What you have to do -
Below are the entries; give again exactly the lines from the one mentioning "Top cell type" through the one mentioning "Post-layout util |", inclusive.

▬▬▬▬▬▬

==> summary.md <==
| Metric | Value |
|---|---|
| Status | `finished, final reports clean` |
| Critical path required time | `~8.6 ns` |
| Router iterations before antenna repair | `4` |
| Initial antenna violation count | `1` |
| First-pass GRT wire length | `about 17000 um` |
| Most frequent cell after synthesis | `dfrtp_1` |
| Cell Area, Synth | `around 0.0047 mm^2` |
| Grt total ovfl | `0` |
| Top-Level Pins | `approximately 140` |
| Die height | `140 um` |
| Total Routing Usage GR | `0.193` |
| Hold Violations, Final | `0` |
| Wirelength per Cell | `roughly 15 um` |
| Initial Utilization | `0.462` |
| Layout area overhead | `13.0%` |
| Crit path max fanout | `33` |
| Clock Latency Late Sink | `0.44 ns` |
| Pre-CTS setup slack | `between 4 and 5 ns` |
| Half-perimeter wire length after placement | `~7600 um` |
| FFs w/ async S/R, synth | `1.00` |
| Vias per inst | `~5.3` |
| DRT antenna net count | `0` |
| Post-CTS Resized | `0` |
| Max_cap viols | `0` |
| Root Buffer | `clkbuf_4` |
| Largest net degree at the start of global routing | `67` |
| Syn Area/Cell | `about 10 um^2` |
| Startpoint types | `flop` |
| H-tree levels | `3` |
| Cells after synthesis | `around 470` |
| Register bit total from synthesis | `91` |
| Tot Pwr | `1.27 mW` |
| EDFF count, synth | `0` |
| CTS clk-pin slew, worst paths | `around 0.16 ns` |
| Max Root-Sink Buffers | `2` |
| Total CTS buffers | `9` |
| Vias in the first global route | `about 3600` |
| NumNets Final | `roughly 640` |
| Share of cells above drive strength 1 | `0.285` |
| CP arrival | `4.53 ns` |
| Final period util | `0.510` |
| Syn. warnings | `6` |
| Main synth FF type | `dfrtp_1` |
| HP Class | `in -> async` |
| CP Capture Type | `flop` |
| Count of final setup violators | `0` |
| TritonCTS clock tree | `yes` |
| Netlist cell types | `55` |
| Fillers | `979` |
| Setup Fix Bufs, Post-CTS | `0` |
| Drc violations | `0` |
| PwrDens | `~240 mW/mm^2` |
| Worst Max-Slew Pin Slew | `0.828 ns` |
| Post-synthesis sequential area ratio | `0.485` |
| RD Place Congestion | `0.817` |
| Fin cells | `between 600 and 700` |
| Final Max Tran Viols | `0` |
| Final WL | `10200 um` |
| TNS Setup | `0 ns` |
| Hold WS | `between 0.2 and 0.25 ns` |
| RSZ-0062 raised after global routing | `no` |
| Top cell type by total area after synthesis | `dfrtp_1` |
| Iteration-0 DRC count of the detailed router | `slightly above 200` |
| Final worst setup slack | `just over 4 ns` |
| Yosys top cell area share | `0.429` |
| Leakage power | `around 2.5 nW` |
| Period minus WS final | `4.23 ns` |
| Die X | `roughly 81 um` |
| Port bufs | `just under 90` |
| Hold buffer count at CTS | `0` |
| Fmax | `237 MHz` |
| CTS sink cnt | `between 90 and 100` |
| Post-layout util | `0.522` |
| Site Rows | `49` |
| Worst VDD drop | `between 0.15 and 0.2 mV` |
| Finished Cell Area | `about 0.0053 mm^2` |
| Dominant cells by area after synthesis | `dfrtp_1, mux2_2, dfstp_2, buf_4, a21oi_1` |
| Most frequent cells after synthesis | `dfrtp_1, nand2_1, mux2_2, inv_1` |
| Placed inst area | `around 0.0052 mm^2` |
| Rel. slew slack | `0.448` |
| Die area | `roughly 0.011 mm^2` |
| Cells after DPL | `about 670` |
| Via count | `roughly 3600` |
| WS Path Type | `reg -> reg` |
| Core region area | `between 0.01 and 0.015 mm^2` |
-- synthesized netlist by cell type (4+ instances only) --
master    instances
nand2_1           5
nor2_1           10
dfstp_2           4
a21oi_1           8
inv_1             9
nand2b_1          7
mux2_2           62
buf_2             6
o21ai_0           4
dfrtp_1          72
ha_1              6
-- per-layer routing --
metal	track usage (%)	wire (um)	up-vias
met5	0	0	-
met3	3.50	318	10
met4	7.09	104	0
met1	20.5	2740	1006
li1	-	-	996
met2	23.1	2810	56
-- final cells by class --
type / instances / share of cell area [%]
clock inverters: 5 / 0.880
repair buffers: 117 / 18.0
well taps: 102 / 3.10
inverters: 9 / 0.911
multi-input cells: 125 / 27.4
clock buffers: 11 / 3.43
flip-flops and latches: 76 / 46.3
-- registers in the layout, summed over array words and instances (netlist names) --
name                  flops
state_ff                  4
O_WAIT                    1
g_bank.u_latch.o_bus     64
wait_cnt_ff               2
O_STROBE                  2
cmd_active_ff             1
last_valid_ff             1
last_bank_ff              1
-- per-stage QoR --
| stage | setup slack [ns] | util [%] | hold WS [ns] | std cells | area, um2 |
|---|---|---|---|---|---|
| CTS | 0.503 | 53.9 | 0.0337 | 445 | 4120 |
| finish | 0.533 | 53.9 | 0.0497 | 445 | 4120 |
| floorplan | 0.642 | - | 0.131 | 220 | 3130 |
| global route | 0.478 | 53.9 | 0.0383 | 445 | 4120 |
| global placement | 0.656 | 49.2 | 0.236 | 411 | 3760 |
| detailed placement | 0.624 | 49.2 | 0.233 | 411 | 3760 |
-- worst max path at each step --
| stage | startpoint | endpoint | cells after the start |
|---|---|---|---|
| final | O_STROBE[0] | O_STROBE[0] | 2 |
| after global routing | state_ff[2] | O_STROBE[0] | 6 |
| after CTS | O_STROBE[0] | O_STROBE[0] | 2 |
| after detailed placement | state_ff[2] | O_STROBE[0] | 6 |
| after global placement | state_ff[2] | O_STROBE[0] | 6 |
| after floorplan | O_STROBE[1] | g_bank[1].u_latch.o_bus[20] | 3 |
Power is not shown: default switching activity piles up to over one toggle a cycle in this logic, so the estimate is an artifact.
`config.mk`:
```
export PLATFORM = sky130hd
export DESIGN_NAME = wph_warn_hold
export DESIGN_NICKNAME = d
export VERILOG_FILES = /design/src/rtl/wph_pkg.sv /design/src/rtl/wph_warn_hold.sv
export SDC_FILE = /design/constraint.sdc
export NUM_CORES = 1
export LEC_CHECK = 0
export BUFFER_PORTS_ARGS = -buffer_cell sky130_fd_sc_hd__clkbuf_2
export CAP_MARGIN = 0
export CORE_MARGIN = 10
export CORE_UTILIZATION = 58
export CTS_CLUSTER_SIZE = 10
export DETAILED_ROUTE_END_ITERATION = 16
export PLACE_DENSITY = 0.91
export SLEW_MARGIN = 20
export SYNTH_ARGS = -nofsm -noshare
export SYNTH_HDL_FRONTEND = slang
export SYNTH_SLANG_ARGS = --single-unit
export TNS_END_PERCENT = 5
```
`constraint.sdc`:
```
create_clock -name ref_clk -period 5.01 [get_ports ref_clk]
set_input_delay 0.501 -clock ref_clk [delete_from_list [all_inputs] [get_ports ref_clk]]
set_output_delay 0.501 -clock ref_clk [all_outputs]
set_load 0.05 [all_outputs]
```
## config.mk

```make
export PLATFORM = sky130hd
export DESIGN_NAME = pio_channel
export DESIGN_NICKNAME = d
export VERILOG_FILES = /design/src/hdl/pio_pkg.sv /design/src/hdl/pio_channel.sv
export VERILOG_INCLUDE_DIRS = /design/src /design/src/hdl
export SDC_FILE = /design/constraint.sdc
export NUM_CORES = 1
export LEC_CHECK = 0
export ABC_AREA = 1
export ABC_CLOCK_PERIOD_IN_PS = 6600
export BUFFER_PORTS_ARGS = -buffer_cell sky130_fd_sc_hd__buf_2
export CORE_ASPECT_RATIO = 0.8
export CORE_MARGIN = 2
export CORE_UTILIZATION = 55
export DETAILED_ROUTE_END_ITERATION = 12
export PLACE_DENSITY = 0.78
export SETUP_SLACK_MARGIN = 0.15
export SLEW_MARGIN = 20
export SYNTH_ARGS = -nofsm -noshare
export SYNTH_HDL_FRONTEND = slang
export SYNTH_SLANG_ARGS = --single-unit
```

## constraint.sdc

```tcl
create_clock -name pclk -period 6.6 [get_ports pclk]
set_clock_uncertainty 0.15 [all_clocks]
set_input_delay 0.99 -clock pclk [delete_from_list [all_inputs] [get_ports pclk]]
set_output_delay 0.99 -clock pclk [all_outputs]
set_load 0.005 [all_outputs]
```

▬▬▬▬▬▬

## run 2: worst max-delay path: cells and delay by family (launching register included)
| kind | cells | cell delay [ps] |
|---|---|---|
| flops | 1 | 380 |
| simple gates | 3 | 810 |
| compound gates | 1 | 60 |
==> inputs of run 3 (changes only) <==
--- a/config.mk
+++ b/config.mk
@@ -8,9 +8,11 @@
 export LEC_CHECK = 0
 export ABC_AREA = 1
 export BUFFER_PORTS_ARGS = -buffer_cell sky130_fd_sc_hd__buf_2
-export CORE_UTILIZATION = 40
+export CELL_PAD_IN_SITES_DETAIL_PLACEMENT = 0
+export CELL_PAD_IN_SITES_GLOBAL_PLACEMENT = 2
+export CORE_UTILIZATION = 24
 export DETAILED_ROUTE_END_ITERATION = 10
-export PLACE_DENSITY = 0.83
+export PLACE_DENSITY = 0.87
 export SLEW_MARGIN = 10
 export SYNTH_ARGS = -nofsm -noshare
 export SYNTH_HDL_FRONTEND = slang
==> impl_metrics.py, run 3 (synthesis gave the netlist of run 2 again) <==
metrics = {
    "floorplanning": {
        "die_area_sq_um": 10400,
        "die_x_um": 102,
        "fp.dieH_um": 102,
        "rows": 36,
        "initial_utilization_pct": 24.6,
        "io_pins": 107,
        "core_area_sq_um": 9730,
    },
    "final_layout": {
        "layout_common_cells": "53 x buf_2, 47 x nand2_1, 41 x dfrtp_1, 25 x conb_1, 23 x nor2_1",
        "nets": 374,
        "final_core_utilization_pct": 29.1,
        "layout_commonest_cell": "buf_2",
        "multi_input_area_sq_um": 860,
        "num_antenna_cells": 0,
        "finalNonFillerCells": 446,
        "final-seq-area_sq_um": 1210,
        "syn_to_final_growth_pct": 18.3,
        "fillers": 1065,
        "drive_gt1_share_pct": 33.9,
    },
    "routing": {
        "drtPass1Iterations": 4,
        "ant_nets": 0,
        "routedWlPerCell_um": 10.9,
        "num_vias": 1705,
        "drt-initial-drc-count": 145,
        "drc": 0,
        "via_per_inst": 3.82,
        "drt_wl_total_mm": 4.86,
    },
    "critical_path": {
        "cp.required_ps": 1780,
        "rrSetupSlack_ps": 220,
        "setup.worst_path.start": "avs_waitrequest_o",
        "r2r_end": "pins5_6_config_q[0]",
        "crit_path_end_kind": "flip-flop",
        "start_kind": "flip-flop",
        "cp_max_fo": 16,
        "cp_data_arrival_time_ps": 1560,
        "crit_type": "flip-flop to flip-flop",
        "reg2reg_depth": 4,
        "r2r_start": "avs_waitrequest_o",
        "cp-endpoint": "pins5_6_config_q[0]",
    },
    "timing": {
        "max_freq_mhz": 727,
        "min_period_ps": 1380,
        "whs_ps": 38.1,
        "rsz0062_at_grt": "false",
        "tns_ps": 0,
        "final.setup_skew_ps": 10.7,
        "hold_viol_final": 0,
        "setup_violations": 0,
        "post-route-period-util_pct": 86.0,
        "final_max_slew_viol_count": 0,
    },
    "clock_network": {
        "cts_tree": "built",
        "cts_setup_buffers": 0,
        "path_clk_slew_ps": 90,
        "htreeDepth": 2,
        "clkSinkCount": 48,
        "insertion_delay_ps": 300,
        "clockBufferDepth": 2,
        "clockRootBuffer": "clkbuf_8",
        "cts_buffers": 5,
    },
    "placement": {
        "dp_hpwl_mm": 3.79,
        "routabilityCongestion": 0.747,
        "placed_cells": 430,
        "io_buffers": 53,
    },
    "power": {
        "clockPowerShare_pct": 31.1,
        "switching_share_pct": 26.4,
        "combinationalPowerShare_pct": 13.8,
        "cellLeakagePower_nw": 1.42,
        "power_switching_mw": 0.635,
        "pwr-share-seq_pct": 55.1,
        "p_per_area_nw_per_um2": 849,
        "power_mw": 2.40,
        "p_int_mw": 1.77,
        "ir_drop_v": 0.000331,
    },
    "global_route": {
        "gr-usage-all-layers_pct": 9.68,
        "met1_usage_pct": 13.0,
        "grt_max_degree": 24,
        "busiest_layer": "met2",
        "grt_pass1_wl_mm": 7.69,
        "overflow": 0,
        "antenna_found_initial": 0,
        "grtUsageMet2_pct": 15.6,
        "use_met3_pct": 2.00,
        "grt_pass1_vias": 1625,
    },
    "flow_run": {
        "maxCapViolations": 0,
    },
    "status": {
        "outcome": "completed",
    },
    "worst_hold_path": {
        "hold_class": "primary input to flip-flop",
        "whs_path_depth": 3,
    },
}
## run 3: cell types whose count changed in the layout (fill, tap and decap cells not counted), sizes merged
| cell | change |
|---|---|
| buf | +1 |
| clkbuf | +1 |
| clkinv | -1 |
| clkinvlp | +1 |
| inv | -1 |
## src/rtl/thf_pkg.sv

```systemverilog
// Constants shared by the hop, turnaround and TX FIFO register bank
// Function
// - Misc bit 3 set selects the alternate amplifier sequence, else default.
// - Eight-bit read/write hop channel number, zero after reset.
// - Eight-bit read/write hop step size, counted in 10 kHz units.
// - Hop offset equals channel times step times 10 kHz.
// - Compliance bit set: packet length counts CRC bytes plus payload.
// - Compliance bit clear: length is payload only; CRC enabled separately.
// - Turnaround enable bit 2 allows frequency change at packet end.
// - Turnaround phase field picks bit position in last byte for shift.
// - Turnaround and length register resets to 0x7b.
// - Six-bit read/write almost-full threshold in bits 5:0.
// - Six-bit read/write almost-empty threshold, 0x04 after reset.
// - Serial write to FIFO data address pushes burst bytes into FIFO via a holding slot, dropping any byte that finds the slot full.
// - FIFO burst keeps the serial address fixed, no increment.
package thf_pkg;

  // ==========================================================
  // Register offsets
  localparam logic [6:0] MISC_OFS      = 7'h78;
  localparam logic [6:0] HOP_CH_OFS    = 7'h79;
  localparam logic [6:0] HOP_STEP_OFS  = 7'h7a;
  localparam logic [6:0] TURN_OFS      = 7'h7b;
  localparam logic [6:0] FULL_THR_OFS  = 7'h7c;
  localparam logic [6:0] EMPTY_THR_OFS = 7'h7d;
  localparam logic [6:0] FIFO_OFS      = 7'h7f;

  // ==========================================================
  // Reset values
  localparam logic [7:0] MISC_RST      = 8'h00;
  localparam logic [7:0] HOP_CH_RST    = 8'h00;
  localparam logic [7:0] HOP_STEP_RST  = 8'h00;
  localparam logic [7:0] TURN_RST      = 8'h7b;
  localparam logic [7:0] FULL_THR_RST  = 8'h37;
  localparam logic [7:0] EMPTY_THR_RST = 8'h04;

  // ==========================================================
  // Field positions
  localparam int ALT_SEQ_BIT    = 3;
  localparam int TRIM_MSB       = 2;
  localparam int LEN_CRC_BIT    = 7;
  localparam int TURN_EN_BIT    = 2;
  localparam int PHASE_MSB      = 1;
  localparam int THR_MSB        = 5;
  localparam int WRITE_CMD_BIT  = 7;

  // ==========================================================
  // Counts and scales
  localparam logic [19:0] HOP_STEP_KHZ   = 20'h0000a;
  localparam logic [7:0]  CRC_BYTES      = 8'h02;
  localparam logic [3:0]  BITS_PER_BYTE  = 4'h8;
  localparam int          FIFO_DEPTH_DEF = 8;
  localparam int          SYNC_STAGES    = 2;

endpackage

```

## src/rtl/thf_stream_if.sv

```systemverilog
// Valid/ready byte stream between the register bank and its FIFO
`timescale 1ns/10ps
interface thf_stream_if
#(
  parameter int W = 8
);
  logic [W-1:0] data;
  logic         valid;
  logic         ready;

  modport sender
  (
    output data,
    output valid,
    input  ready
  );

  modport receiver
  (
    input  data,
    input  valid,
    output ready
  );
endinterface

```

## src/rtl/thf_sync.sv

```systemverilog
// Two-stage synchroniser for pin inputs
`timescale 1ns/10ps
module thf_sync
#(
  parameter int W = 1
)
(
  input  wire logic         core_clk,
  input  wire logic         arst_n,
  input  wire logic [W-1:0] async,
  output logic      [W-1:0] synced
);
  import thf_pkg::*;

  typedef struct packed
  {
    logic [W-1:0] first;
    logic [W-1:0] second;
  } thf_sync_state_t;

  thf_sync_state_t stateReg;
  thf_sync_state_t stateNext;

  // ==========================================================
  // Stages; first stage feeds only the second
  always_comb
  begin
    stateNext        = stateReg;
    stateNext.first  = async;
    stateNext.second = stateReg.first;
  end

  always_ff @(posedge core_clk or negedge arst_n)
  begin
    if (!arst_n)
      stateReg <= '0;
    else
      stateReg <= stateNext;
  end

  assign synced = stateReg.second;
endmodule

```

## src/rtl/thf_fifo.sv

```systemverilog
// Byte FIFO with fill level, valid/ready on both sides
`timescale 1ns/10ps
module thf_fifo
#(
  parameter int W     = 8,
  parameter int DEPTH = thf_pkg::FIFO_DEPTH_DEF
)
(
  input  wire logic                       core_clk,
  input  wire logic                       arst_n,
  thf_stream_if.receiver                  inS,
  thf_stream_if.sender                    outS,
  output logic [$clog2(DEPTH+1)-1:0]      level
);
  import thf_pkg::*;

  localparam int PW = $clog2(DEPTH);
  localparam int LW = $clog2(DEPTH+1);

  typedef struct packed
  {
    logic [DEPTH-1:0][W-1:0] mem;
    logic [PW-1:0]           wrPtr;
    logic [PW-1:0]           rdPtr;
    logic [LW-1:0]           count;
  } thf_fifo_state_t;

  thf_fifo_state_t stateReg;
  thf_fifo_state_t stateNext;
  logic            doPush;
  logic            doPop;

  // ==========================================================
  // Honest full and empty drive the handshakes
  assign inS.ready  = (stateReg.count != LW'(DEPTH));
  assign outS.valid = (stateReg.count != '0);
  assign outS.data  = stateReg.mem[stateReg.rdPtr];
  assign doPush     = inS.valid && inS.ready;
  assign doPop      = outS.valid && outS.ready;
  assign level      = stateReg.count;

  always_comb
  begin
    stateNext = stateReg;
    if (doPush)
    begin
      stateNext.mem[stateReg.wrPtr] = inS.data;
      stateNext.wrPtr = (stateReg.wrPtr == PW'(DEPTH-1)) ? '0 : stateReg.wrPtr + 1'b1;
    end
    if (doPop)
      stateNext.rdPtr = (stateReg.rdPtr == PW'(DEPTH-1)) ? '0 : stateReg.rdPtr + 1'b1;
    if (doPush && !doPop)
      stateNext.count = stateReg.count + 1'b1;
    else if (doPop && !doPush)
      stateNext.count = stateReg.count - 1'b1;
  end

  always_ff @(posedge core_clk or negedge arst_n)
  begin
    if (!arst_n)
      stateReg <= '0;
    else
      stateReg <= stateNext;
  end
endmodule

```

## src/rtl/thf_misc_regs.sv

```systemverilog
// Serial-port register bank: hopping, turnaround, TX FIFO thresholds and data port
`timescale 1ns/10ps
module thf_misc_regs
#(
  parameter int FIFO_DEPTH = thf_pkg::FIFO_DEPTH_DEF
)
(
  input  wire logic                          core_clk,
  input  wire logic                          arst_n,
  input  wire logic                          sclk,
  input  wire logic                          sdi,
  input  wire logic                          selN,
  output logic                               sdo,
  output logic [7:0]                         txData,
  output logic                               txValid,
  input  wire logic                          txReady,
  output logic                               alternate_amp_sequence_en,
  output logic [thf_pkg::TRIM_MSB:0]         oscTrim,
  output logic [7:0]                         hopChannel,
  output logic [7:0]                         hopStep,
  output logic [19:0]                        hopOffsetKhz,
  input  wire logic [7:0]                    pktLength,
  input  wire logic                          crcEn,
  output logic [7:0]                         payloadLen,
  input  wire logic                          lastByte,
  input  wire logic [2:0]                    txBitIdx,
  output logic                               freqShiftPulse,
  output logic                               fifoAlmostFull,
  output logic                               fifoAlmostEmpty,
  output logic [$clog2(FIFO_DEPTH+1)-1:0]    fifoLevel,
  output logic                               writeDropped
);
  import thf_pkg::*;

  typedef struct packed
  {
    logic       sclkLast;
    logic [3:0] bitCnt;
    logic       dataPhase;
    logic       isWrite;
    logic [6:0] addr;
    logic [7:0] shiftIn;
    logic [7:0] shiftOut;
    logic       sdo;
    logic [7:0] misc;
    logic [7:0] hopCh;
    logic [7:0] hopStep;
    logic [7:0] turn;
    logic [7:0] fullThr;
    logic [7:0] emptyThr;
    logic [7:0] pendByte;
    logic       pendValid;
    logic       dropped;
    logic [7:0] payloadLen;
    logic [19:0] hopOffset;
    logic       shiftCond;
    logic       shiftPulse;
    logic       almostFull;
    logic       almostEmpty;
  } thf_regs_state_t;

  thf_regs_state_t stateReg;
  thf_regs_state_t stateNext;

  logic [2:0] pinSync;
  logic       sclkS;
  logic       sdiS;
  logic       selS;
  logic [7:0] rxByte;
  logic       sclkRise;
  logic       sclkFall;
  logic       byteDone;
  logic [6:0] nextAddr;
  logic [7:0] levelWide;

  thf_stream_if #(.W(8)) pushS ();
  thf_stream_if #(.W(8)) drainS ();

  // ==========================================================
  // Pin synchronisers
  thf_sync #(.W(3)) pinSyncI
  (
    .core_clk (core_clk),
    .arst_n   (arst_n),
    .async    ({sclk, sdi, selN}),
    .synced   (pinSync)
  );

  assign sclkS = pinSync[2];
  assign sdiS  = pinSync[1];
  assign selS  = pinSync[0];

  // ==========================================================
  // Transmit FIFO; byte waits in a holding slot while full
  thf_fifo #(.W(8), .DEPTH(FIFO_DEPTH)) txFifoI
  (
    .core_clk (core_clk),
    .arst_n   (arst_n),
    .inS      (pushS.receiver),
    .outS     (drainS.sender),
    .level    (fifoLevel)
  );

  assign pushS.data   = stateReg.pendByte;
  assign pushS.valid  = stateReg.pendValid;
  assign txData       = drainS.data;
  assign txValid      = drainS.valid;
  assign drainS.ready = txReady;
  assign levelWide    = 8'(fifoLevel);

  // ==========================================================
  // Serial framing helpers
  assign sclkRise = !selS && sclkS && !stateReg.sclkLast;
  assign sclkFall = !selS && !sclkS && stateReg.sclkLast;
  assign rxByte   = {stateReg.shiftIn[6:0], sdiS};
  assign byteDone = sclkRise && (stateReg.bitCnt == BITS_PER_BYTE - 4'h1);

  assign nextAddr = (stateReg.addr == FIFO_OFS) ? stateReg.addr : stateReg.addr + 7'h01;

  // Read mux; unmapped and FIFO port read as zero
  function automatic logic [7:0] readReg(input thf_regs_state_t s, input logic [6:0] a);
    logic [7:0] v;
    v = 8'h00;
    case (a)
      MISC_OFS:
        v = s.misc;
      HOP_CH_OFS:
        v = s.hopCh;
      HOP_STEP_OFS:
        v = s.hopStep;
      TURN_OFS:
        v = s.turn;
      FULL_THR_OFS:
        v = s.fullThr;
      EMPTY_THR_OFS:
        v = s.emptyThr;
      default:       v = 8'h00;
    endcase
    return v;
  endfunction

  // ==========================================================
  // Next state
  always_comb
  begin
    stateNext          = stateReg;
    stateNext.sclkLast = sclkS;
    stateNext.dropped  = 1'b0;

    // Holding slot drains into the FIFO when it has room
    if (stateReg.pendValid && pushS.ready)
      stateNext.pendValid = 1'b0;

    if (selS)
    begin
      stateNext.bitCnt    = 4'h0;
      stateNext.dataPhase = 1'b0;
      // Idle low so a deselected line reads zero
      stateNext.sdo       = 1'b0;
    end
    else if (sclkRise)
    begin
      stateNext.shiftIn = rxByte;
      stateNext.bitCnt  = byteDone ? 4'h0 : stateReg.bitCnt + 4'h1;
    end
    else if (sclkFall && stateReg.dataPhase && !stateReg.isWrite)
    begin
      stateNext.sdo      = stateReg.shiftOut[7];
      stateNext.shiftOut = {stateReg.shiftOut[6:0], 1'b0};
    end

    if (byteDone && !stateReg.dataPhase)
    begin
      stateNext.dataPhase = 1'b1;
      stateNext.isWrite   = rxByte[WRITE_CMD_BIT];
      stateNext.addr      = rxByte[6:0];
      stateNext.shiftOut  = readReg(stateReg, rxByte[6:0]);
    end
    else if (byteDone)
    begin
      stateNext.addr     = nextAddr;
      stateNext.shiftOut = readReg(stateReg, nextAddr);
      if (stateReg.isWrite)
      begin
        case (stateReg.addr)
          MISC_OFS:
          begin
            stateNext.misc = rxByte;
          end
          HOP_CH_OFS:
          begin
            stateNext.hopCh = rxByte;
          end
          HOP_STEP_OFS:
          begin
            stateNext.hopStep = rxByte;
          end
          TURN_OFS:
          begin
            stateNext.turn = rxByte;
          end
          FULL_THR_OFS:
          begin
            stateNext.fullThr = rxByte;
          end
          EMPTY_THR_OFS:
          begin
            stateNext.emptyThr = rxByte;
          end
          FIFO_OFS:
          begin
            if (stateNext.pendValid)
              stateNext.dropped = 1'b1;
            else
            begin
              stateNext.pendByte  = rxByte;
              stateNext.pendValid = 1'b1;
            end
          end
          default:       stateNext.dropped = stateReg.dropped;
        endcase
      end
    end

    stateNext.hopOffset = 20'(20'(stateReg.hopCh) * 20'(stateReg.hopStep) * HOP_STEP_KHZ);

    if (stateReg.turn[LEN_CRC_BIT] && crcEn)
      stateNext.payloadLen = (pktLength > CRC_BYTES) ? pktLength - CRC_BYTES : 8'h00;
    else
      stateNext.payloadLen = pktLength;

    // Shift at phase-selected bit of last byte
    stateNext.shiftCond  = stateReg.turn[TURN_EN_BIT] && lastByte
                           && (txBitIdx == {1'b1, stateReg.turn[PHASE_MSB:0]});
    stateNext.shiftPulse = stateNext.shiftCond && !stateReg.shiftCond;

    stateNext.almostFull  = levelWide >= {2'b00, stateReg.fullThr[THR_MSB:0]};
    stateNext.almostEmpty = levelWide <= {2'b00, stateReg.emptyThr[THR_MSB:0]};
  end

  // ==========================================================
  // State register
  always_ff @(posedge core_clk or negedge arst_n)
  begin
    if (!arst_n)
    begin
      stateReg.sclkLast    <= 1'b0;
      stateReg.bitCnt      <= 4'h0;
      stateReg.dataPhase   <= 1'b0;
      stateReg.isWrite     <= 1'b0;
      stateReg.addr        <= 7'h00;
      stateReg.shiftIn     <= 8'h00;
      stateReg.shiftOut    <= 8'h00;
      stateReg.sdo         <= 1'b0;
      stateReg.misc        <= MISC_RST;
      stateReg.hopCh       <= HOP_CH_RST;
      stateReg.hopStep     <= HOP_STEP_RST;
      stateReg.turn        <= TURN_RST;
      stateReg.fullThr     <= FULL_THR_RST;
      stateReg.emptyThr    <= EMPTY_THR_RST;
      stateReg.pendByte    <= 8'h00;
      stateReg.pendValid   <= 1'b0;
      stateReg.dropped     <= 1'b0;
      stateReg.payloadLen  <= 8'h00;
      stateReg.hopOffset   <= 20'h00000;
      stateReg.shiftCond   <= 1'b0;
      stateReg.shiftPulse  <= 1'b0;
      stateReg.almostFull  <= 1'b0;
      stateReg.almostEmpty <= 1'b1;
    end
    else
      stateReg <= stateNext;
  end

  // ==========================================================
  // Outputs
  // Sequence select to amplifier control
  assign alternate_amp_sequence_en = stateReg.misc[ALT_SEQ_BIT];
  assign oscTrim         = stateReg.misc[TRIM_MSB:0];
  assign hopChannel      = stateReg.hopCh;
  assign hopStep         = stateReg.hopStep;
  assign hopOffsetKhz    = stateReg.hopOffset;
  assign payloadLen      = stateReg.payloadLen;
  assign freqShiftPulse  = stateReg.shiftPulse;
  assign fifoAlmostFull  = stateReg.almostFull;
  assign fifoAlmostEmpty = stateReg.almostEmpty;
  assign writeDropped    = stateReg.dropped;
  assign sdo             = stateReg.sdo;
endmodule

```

▬▬▬▬▬▬

Task answer -
| Top cell type by total area after synthesis | `dfrtp_1` |
| Iteration-0 DRC count of the detailed router | `slightly above 200` |
| Final worst setup slack | `just over 4 ns` |
| Yosys top cell area share | `0.429` |
| Leakage power | `around 2.5 nW` |
| Period minus WS final | `4.23 ns` |
| Die X | `roughly 81 um` |
| Port bufs | `just under 90` |
| Hold buffer count at CTS | `0` |
| Fmax | `237 MHz` |
| CTS sink cnt | `between 90 and 100` |
| Post-layout util | `0.522` |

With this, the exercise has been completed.